Go through the records below and return each line that has "KeyCrsrRight" in it.

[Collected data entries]
◇ ◇ ◇ ◇

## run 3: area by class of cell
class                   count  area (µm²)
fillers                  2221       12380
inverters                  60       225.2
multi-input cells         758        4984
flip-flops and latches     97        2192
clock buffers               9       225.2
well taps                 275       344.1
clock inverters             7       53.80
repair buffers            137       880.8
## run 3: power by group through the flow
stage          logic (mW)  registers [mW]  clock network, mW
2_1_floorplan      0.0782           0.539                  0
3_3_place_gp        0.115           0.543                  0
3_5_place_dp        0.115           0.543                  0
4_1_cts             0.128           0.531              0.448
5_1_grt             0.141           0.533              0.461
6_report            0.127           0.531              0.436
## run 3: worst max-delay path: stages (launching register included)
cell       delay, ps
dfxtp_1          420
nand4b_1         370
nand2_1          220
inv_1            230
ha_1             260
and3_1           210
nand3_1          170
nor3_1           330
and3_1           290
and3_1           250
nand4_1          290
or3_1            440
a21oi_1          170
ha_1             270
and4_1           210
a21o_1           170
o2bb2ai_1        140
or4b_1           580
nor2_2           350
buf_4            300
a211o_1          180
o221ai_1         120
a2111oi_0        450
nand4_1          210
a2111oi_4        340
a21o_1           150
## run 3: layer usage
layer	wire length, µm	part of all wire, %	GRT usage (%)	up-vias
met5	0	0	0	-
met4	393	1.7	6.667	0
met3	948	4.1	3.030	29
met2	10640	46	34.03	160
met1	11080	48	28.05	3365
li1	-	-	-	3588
File: src/sv/hrkm_pkg.sv
`timescale 1ns / 1ps

package hrkm_pkg;

  // Key usage codes with special handling
  localparam logic [7:0] KeyRestore    = 8'h46;
  localparam logic [7:0] KeyShiftLock  = 8'h39;
  localparam logic [7:0] KeyResetCombo = 8'h4c;
  localparam logic [7:0] ModResetCombo = 8'h05;
  localparam logic [7:0] KeyCrsrRight  = 8'h4f;
  localparam logic [7:0] KeyCrsrLeft   = 8'h50;
  localparam logic [7:0] KeyCrsrDown   = 8'h51;
  localparam logic [7:0] KeyCrsrUp     = 8'h52;
  localparam logic [7:0] KeyF2         = 8'h3b;
  localparam logic [7:0] KeyF4         = 8'h3d;
  localparam logic [7:0] KeyF6         = 8'h3f;
  localparam logic [7:0] KeyF8         = 8'h41;
  localparam logic [7:0] KeyHotkeyLo   = 8'h42;
  localparam logic [7:0] KeyHotkeyHi   = 8'h45;

  // Modifier masks
  localparam logic [7:0] ModLShift     = 8'h02;
  localparam logic [7:0] ModRShift     = 8'h20;
  localparam logic [7:0] ModBothShift  = 8'h22;
  localparam logic [7:0] ModCtrl       = 8'h11;
  localparam logic [7:0] ModGui        = 8'h88;

  // Operation codes
  localparam logic OpReport = 1'b0;
  localparam logic OpRead   = 1'b1;

  // Matrix code table, index is {row, column}
  localparam logic [7:0] CodeGrid [64] = '{
    8'h2a, 8'h28, 8'h4f, 8'h40, 8'h3a, 8'h3c, 8'h3e, 8'h51,
    8'h20, 8'h1a, 8'h04, 8'h21, 8'h1d, 8'h16, 8'h08, 8'h00,
    8'h22, 8'h15, 8'h07, 8'h23, 8'h06, 8'h09, 8'h17, 8'h1b,
    8'h24, 8'h1c, 8'h0a, 8'h25, 8'h05, 8'h0b, 8'h18, 8'h19,
    8'h26, 8'h0c, 8'h0d, 8'h27, 8'h10, 8'h0e, 8'h12, 8'h11,
    8'h57, 8'h13, 8'h0f, 8'h56, 8'h37, 8'h33, 8'h2f, 8'h36,
    8'h49, 8'h55, 8'h34, 8'h4a, 8'h00, 8'h32, 8'h4b, 8'h54,
    8'h1e, 8'h4e, 8'h00, 8'h1f, 8'h2c, 8'h00, 8'h14, 8'h29
  };

  // Keys as seen by the matrix
  typedef struct packed {
    logic [7:0] mods;
    logic [7:0] first;
    logic [7:0] second;
  } held_t;

  // Full keyboard state
  typedef struct packed {
    held_t       held;
    logic [23:0] last_raw;
    logic        shift_lock;
  } kbd_state_t;

  // Side effects of one report
  typedef struct packed {
    logic       nmi;
    logic       rst_req;
    logic [2:0] hotkey;
  } report_flags_t;

endpackage

File: src/sv/hid_report_to_key_matrix.sv
`timescale 1ns / 1ps

// Keyboard matrix emulation fed from USB boot keyboard reports.
// Input channel (in_valid_i / in_stall_o) carries one word per operation:
//   operation 0 loads a report (modifiers, two key codes, text busy flag)
//   operation 1 reads the column byte for a row select and joystick bits.
// Output channel (out_valid_o / out_stall_i) returns one word per input:
//   the active-low column byte (0xff for reports) and the report flags
//   nmi_pulse, reset_request and hotkey_index (all zero for reads).
// Words pass through an input register, then the rules and matrix compare
// into the output register. Throughput is one word per clock while the
// receiver does not stall; the keyboard state updates when a word moves into
// the output register, so a read right after a report sees that report.
// When the receiver stalls, the output word holds and the input register
// keeps taking one more word; beyond that in_stall_o is raised.
// Reset clears held keys, last report, shift lock and both valid flags.
module hid_report_to_key_matrix (
  input  logic       clk_i,
  input  logic       rst_ni,
  input  logic       in_valid_i,
  output logic       in_stall_o,
  input  logic       operation_i,
  input  logic [7:0] modifiers_i,
  input  logic [7:0] first_key_i,
  input  logic [7:0] second_key_i,
  input  logic       text_busy_i,
  input  logic [7:0] row_select_i,
  input  logic [7:0] joystick_bits_i,
  output logic       out_valid_o,
  input  logic       out_stall_i,
  output logic [7:0] column_byte_o,
  output logic       nmi_pulse_o,
  output logic       reset_request_o,
  output logic [2:0] hotkey_index_o
);
  import hrkm_pkg::*;

  logic          in_vld_q;
  logic          op_q;
  logic [7:0]    mods_q, k1_q, k2_q, rsel_q, joy_q;
  logic          busy_q;
  logic          out_vld_q;
  logic [7:0]    col_q;
  report_flags_t flags_q;
  kbd_state_t    state_q, state_d;
  kbd_state_t    rpt_state;
  report_flags_t rpt_flags;
  logic [7:0]    col_rd;
  logic          advance;
  logic          accept;

  // Handshake: stage 1 moves on when the output register is free or taken
  assign advance    = !out_vld_q || !out_stall_i;
  assign in_stall_o = in_vld_q && !advance;
  assign accept     = in_valid_i && !in_stall_o;

  // Input register
  always_ff @(posedge clk_i or negedge rst_ni) begin
    if (!rst_ni) begin
      in_vld_q <= 1'b0;
    end else if (advance || !in_vld_q) begin
      in_vld_q <= accept;
    end
  end

  always_ff @(posedge clk_i) begin
    if (accept) begin
      op_q   <= operation_i;
      mods_q <= modifiers_i;
      k1_q   <= first_key_i;
      k2_q   <= second_key_i;
      busy_q <= text_busy_i;
      rsel_q <= row_select_i;
      joy_q  <= joystick_bits_i;
    end
  end

  hrkm_report u_report (
    .state_i      (state_q),
    .modifiers_i  (mods_q),
    .first_key_i  (k1_q),
    .second_key_i (k2_q),
    .text_busy_i  (busy_q),
    .state_o      (rpt_state),
    .flags_o      (rpt_flags)
  );

  hrkm_column u_column (
    .held_i          (state_q.held),
    .row_select_i    (rsel_q),
    .joystick_bits_i (joy_q),
    .column_byte_o   (col_rd)
  );

  // Keyboard state update
  always_comb begin
    state_d = state_q;
    if (in_vld_q && advance && op_q == OpReport) begin
      state_d = rpt_state;
    end
  end

  always_ff @(posedge clk_i or negedge rst_ni) begin
    if (!rst_ni) begin
      state_q <= '0;
    end else begin
      state_q <= state_d;
    end
  end

  // Output register
  always_ff @(posedge clk_i or negedge rst_ni) begin
    if (!rst_ni) begin
      out_vld_q <= 1'b0;
    end else if (advance) begin
      out_vld_q <= in_vld_q;
    end
  end

  always_ff @(posedge clk_i) begin
    if (advance && in_vld_q) begin
      if (op_q == OpRead) begin
        col_q   <= col_rd;
        flags_q <= '0;
      end else begin
        col_q   <= 8'hff;
        flags_q <= rpt_flags;
      end
    end
  end

  assign out_valid_o     = out_vld_q;
  assign column_byte_o   = col_q;
  assign nmi_pulse_o     = flags_q.nmi;
  assign reset_request_o = flags_q.rst_req;
  assign hotkey_index_o  = flags_q.hotkey;

endmodule

File: src/sv/hrkm_report.sv
`timescale 1ns / 1ps

module hrkm_report (
  input  hrkm_pkg::kbd_state_t    state_i,
  input  logic [7:0]              modifiers_i,
  input  logic [7:0]              first_key_i,
  input  logic [7:0]              second_key_i,
  input  logic                    text_busy_i,
  output hrkm_pkg::kbd_state_t    state_o,
  output hrkm_pkg::report_flags_t flags_o
);
  import hrkm_pkg::*;

  logic [23:0] raw;
  logic        special;
  logic        go_on;

  assign raw     = {second_key_i, first_key_i, modifiers_i};
  assign special = (raw != state_i.last_raw) && (raw != '0) && !text_busy_i;

  // Report rules: hotkeys, reset combo, restore, shift lock, remaps
  always_comb begin
    state_o             = state_i;
    state_o.held.mods   = modifiers_i;
    state_o.held.first  = first_key_i;
    state_o.held.second = second_key_i;
    state_o.last_raw    = raw;
    flags_o             = '0;
    go_on               = 1'b0;
    if (special) begin
      if (first_key_i >= KeyHotkeyLo && first_key_i <= KeyHotkeyHi) begin
        flags_o.hotkey = 3'(KeyRestore - first_key_i);
      end else begin
        go_on = 1'b1;
        if (modifiers_i == ModResetCombo && first_key_i == KeyResetCombo) begin
          flags_o.rst_req = 1'b1;
        end else if (first_key_i == KeyRestore) begin
          state_o.held.first  = second_key_i;
          state_o.held.second = '0;
          flags_o.nmi         = 1'b1;
          go_on               = 1'b0;
        end else if (second_key_i == KeyRestore) begin
          state_o.held.second = '0;
          flags_o.nmi         = 1'b1;
          go_on               = 1'b0;
        end
      end
    end
    if (go_on) begin
      if (first_key_i == KeyShiftLock) begin
        state_o.held       = '0;
        state_o.shift_lock = ~state_i.shift_lock;
      end else begin
        if (state_i.shift_lock) begin
          state_o.held.mods = state_o.held.mods | ModLShift;
        end
        if (first_key_i == KeyCrsrRight || first_key_i == KeyCrsrDown) begin
          state_o.held.mods = state_o.held.mods & ~ModBothShift;
        end else if (first_key_i == KeyCrsrLeft) begin
          state_o.held.mods  = state_o.held.mods | ModRShift;
          state_o.held.first = KeyCrsrRight;
        end else if (first_key_i == KeyCrsrUp) begin
          state_o.held.mods  = state_o.held.mods | ModRShift;
          state_o.held.first = KeyCrsrDown;
        end else if (first_key_i == KeyF2 || first_key_i == KeyF4 ||
                     first_key_i == KeyF6 || first_key_i == KeyF8) begin
          state_o.held.mods  = state_o.held.mods | ModRShift;
          state_o.held.first = first_key_i - 8'd1;
        end
      end
    end
  end

endmodule

File: src/sv/hrkm_column.sv
`timescale 1ns / 1ps

module hrkm_column (
  input  hrkm_pkg::held_t held_i,
  input  logic [7:0]      row_select_i,
  input  logic [7:0]      joystick_bits_i,
  output logic [7:0]      column_byte_o
);
  import hrkm_pkg::*;

  logic [7:0] hits [8];
  logic [7:0] hit_or;
  logic [7:0] extra;
  logic [7:0] rows;

  assign rows = ~row_select_i;

  // Per-row key matches, all 64 cells compared in parallel
  always_comb begin
    for (int r = 0; r < 8; r++) begin
      hits[r] = '0;
      for (int c = 0; c < 8; c++) begin
        if (held_i.first != '0 &&
            (CodeGrid[{3'(r), 3'(c)}] == held_i.first ||
             (held_i.second != '0 && CodeGrid[{3'(r), 3'(c)}] == held_i.second))) begin
          hits[r][c] = 1'b1;
        end
      end
    end
  end

  // OR the selected rows together, plus modifier keys wired into the matrix
  always_comb begin
    hit_or = '0;
    extra  = '0;
    for (int r = 0; r < 8; r++) begin
      if (rows[r]) begin
        hit_or = hit_or | hits[r];
      end
    end
    if (rows[1] && (held_i.mods & ModLShift) != '0) begin
      extra[7] = 1'b1;
    end
    if (rows[6] && (held_i.mods & ModRShift) != '0) begin
      extra[4] = 1'b1;
    end
    if (rows[7] && (held_i.mods & ModCtrl) != '0) begin
      extra[2] = 1'b1;
    end
    if (rows[7] && (held_i.mods & ModGui) != '0) begin
      extra[5] = 1'b1;
    end
  end

  always_comb begin
    if (held_i == '0) begin
      column_byte_o = ~joystick_bits_i;
    end else if (row_select_i == '0) begin
      column_byte_o = '0;
    end else begin
      column_byte_o = ~(joystick_bits_i | hit_or | extra);
    end
  end

endmodule

File: config.mk
export PLATFORM = sky130hd
export DESIGN_NAME = hid_report_to_key_matrix
export DESIGN_NICKNAME = d
export VERILOG_FILES = /design/src/sv/hrkm_pkg.sv /design/src/sv/hid_report_to_key_matrix.sv /design/src/sv/hrkm_report.sv /design/src/sv/hrkm_column.sv
export SDC_FILE = /design/constraint.sdc
export NUM_CORES = 1
export LEC_CHECK = 0
export ABC_AREA = 1
export BUFFER_PORTS_ARGS = -buffer_cell sky130_fd_sc_hd__buf_4
export CORE_MARGIN = 1.5
export CORE_UTILIZATION = 31
export DETAILED_ROUTE_END_ITERATION = 12
export PLACE_DENSITY = 0.56
export SLEW_MARGIN = 20
export SYNTH_ARGS = -nofsm -noshare
export SYNTH_HDL_FRONTEND = slang
export SYNTH_SLANG_ARGS = --single-unit
File: constraint.sdc
create_clock -name clk_i -period 2.7 [get_ports clk_i]
set_input_delay 0.27 -clock clk_i [delete_from_list [all_inputs] [get_ports clk_i]]
set_output_delay 0.27 -clock clk_i [all_outputs]
set_load 0.1 [all_outputs]
==> results of run 1 <==
==> power by group <==
group,leakage (µW),internal (µW),switching (µW),total (µW)
Clock,0.000138,644,661,1310
Combinational,0.00241,470,1140,1610
Sequential,0.00115,2000,245,2240
==> worst register-to-register path: cells and delay by family (launching register included) <==
kind                       cells  cell delay (ns)
and+or+nand+nor                9             1.12
adders and majority gates      1             0.24
buffers and inverters          4             0.52
DFF                            1             0.39
==> metrics by stage <==
step	area, µm²	setup slack (ns)	hold slack (ns)	utilization
after floorplan	6690	0.194	-0.0256	-
after global placement	7510	0.377	0.361	0.356
after detailed placement	7510	0.390	0.365	0.356
after CTS	7800	0.367	0.0641	0.370
after global routing	7800	0.126	0.0577	0.370
final	7800	0.372	0.0688	0.370
==> worst max path at each step <==
| stage | startpoint | to | cells after the start |
|---|---|---|---|
| 2_1_floorplan | out_valid_o | busy_q | 5 |
| 3_3_place_gp | k1_q[1] | state_q[34] | 13 |
| 3_5_place_dp | k1_q[0] | state_q[39] | 14 |
| 4_1_cts | k1_q[0] | state_q[39] | 14 |
| 5_1_grt | k1_q[0] | state_q[37] | 14 |
| 6_report | k1_q[0] | state_q[37] | 14 |
==> cells in the mapped netlist (all sizes together) <==
| library cell | instances |
|---|---|
| nand3b | 5 |
| o21ai | 81 |
| buf | 8 |
| ha | 6 |
| edfxtp | 55 |
| clkinv | 2 |
| nand3 | 36 |
| nor2 | 125 |
| o211ai | 1 |
| nor4 | 4 |
| a22oi | 3 |
| and2 | 1 |
| nand4 | 9 |
| a31oi | 1 |
| a21oi | 22 |
| inv | 124 |
| nand2 | 355 |
| nor3 | 7 |
| or2 | 3 |
| dfrtp | 51 |
| or4 | 1 |
| o22ai | 33 |
| xor2 | 7 |
| clkbuf | 8 |
==> layout make-up <==
type,count,area (µm²),area share
repair buffers,74,571,0.0731
multi-input cells,700,3200,0.410
clock inverters,7,62.6,0.00802
clock buffers,9,225,0.0289
inverters,126,475,0.0609
well taps,275,344,0.0441
flip-flops and latches,106,2930,0.375
==> registers in the layout (all words and copies together) (netlist names) <==
signal           flops
k1_q                 8
op_q                 1
nmi_pulse_o          1
busy_q               1
hotkey_index_o       3
in_vld_q             1
joy_q                8
rsel_q               8
column_byte_o        8
out_valid_o          1
reset_request_o      1
mods_q               8
k2_q                 8
state_q             49
==> kinds of logic (layout without fill, tap and decap cells) <==
logic type,Yosys count,in the layout,share of synthesized area
AND/OR/NAND/NOR,546,546,0.343
buffers and inverters,142,216,0.0843
AO/OA/AOI/OAI,141,141,0.114
flip-flops,106,106,0.438
XOR/XNOR,7,7,0.00918
adder cells (fa/ha/maj),6,6,0.0112
==> what timing repair did <==
| action | in CTS | in global routing |
|---|---|---|
| hold endpoints to repair | 51 | 0 |
| hold buffers | 1 | 0 |
| resized for setup | 0 | 0 |
==> per-layer routing <==
layer	GRT usage	wire length, µm	vias to the layer above
met5	0	0	-
met2	0.309	9460	219
met1	0.244	9410	2928
met3	0.0354	1070	55
met4	0.0843	741	0
li1	-	-	3182
==> flow_summary_export.csv, run 1 <==
group,metric,value,unit
run_status,status,"finished clean",
synthesis,syn_area_per_cell,7.04,µm²
timing,finalMaxSlewViolations,0,
routing,wl_per_cell,15.9,µm
flow_run,max-cap-violations,0,
die,die_x,150,µm
cts,worst_skew_pair.late_latency,0.37,ns
worst_setup_path,crit_top_cell,"nand2_1",
worst_setup_path,regToRegSetupSlack,0.37,ns
synthesis,synth_area,6680,µm²
global_routing,overflow,0,
finish,nNetsFinal,1069,
worst_setup_path,cpPeakStageDelay,0.39,ns
synthesis,post-synth-top-area-cell,"edfxtp_1",
die,boundaryPins,61,
worst_setup_path,r2r-start,"k1_q[0]",
synthesis,synthesis.nets,1000,
place,io_buffers,60,
die,initial_core_util,0.317,
worst_setup_path,crit_fanout,13,
timing,setup_viol_count_final,0,
synthesis,ys.warnings.count,0,
worst_hold_path,hold_path.class,"input pin to register",
routing,via_count,6384,
timing,slew_headroom,0.540,
global_routing,grt_pass1_vias,6153,
power,ir_worst_vdd,258,µV
routing,viasPerCell,4.92,
finish,mostFrequentLayoutCell,"nand2_1",
timing,fin_skew,0.0139,ns
cts,cts_tree,"yes",
cts,root_buffer,"clkbuf_16",
synthesis,synth.distinct_cells,38,
routing,routed_wl,20700,µm
routing,drtIter0Drc,614,
global_routing,grt_antenna_before_repair,0,
worst_hold_path,holdCritStartpoint,"second_key_i[0]",
timing,finalSetupTns,0,ns
place,dp_hpwl,15600,µm
die,fp.coreArea,21100,µm²
worst_setup_path,r2r-end,"state_q[37]",
routing,postRouteAntennaNets,0,
synthesis,synthTopCellsByArea,"edfxtp_1 (25%), nand2_1 (20%), dfrtp_1 (19%), inv_1 (6.5%), nor2_1 (6.4%)",
finish,diodes,0,
cts,h-tree-depth,3,
place,place_inst,1280,
worst_hold_path,whs_path_depth,1,
power,power_density,661,nW/µm²
die,die_h,150,µm
timing,finalCriticalPeriod,2.33,ns
finish,finalNonFillerCells,1297,
synthesis,ys_ff_latch,106,
cts,cts_buffers,9,
global_routing,track_usage,0.190,
worst_setup_path,end_kind,"register",
power,p_leak,0.00371,µW
finish,final_cell_mix,"nand2_1 (350), inv_1 (115), nor2_1 (113)",
die,fp.dieArea,22400,µm²
cts,path_clk_slew,0.08,ns
finish,drive_gt1_frac,0.120,
power,p_total,5160,µW
worst_hold_path,holdPathEnd,"k2_q[0]",
worst_setup_path,slowest_stage,"edfxtp_1",
worst_setup_path,path_buf_inv,4,
synthesis,ys_seq_area_frac,0.438,
worst_setup_path,rr_worst_depth,14,
place,gp_congestion,0.982,
global_routing,grt_pass1_wl,32600,µm
cts,cts_sinks,106,
global_routing,grt_max_degree,52,
synthesis,synth.top_cell.area_share,0.247,
worst_setup_path,start_kind,"register",
worst_setup_path,cp_data_required_time,3.01,ns
routing,drtPass1Iterations,6,
worst_setup_path,crit_chain,"inv_1 -> ha_1 -> inv_1 -> nor2_1 -> nand2_1 -> nand2_1 -> nand2_1 -> nand2_2 -> inv_2 -> nand4_2 -> nand2_2 -> inv_1 -> nand3_1 -> nand2_1",
worst_setup_path,arrival,2.64,ns
worst_setup_path,critPathKind,"register to register",
timing,finalHoldViolCount,0,
die,num_rows,53,
worst_setup_path,cp_top_family,"simple AND/OR/NAND/NOR gates",
timing,max_freq,0.430,GHz
finish,nFillCells,2254,
timing,period_share,0.862,
finish,area_delta_synth_final,16.9,%
routing,route.detailed.drc,0,
cts,clock_path_buffers,2,
synthesis,synthCells,948,
timing,worst_pin_slew,0.690,ns
cts,cts_setup_buffers,0,
timing,rsz0062_at_grt,"no",
No activity file was read; power rests on OpenSTA's default activity.
==> inputs of run 2 (changes only) <==
==> constraint.sdc (replaced) <==
create_clock -name clk_i -period 2.65 [get_ports clk_i]
set_input_delay 0.265 -clock clk_i [delete_from_list [all_inputs] [get_ports clk_i]]
set_output_delay 0.265 -clock clk_i [all_outputs]
set_load 0.1 [all_outputs]
==> run 2 against run 1 <==
  * Total power is 1.7% higher
  * Flip-flop and latch count stayed put
  * Clock power hardly changed
  * Hold slack better by 0.0076 ns
  * Critical path type unchanged
  * Critical path depth stayed put
  * First-iteration DRC count is 17% lower
  * Register-to-register slack worse by 0.04 ns
  * Worst setup slack worse by 0.039 ns
  * Design area is 0.14% lower
  * Utilization is 0.053 points lower
  * Sequential power is 2% higher
  * Non-clock buffer count is 1 lower
==> flow_summary_export.csv, run 2 (synthesized netlist as in run 1, its figures left out) <==
group,metric,value,unit
worst_setup_path,end_kind,"register",
routing,viasPerCell,4.98,
timing,fin_skew,0.0128,ns
worst_setup_path,cp_data_required_time,2.89,ns
power,ir_worst_vdd,360,µV
timing,max_freq,0.432,GHz
timing,hold_slack,0.0763,ns
timing,setup_viol_count_final,0,
routing,via_count,6451,
die,fp.dieArea,22400,µm²
finish,area_delta_synth_final,16.7,%
finish,regMostFlops,"state_q",
timing,finalHoldViolCount,0,
cts,cts_setup_buffers,0,
global_routing,use_met1,0.242,
worst_setup_path,critPathKind,"register to register",
finish,drive_gt1_frac,0.124,
finish,final_cell_mix,"nand2_1 (350), nor2_1 (113), inv_1 (112)",
global_routing,use_met2,0.290,
cts,path_clk_slew,0.08,ns
die,num_rows,53,
place,io_buffers,60,
global_routing,grt_pass1_wl,32100,µm
routing,wl_per_cell,15.4,µm
global_routing,grtUsageMet3,0.0311,
run_status,status,"finished clean",
finish,mostFrequentLayoutCell,"nand2_1",
timing,finalCriticalPeriod,2.32,ns
cts,root_buffer,"clkbuf_16",
worst_setup_path,start_kind,"register",
die,fp.coreArea,21100,µm²
global_routing,grt-busiest-layer,"met2",
power,p_leak,0.00370,µW
timing,finalSetupTns,0,ns
routing,drtPass1Iterations,5,
cts,cts_buffers,9,
global_routing,grt_max_degree,52,
cts,worst_skew_pair.late_latency,0.36,ns
die,die_h,150,µm
worst_setup_path,crit_fanout,10,
timing,period_share,0.874,
routing,postRouteAntennaNets,0,
place,dp_hpwl,15200,µm
flow_run,max-cap-violations,0,
timing,worst_pin_slew,0.693,ns
worst_setup_path,arrival,2.56,ns
place,gp_congestion,0.972,
global_routing,track_usage,0.184,
power,power_density,673,nW/µm²
finish,diodes,0,
timing,finalMaxSlewViolations,0,
cts,clock_path_buffers,2,
die,initial_core_util,0.317,
cts,cts_sinks,106,
die,boundaryPins,61,
worst_hold_path,hold_path.class,"input pin to register",
routing,routed_wl,20000,µm
routing,drtIter0Drc,507,
global_routing,overflow,0,
routing,route.detailed.drc,0,
cts,cts_tree,"yes",
global_routing,grt_antenna_before_repair,0,
die,die_x,150,µm
finish,nNetsFinal,1068,
cts,h-tree-depth,3,
finish,largest_register_ffs,49,
timing,slew_headroom,0.538,
global_routing,grt_pass1_vias,6209,
timing,rsz0062_at_grt,"no",
==> run 2: changes by cell type in the layout (fill, tap and decap cells not counted), sizes merged <==
cell / before / now
inv: 127 / 129
buf: 73 / 72
clkinv: 5 / 4
clkinvlp: 1 / 0
==> run 2: area by class of cell <==
cell class                 count  area [µm²]
clock inverter                 7        58.8
multi-input combinational    700        3200
timing repair buffer          73         563
sequential                   106        2930
tap                          275         344
inverter                     126         475
fill                        2285       13300
clock buffer                   9         225
==> run 2: per-stage QoR <==
stage	setup WS (ns)	power, µW	instance area [µm²]	instances	utilization
5_1_grt	0.0663	5590	7790	1296	0.370
4_1_cts	0.250	5280	7790	1296	0.370
3_3_place_gp	0.309	3940	7500	1279	0.356
3_5_place_dp	0.275	3950	7500	1279	0.356
6_report	0.333	5250	7790	1296	0.370
2_1_floorplan	0.144	3410	6690	948	-
==> run 2: critical path, stage by stage (launching register included) <==
cell,delay [ns]
edfxtp_1,0.49
inv_2,0.14
ha_1,0.23
inv_1,0.07
nand2_1,0.07
nand4_1,0.09
nand2_1,0.05
nand2_1,0.29
nand2_2,0.14
inv_2,0.11
nand4_2,0.16
nand2_2,0.15
inv_1,0.08
nand3_1,0.09
nand2_1,0.05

◇ ◇ ◇ ◇

- [Completed exercise]
  localparam logic [7:0] KeyCrsrRight  = 8'h4f;
        if (first_key_i == KeyCrsrRight || first_key_i == KeyCrsrDown) begin
          state_o.held.first = KeyCrsrRight;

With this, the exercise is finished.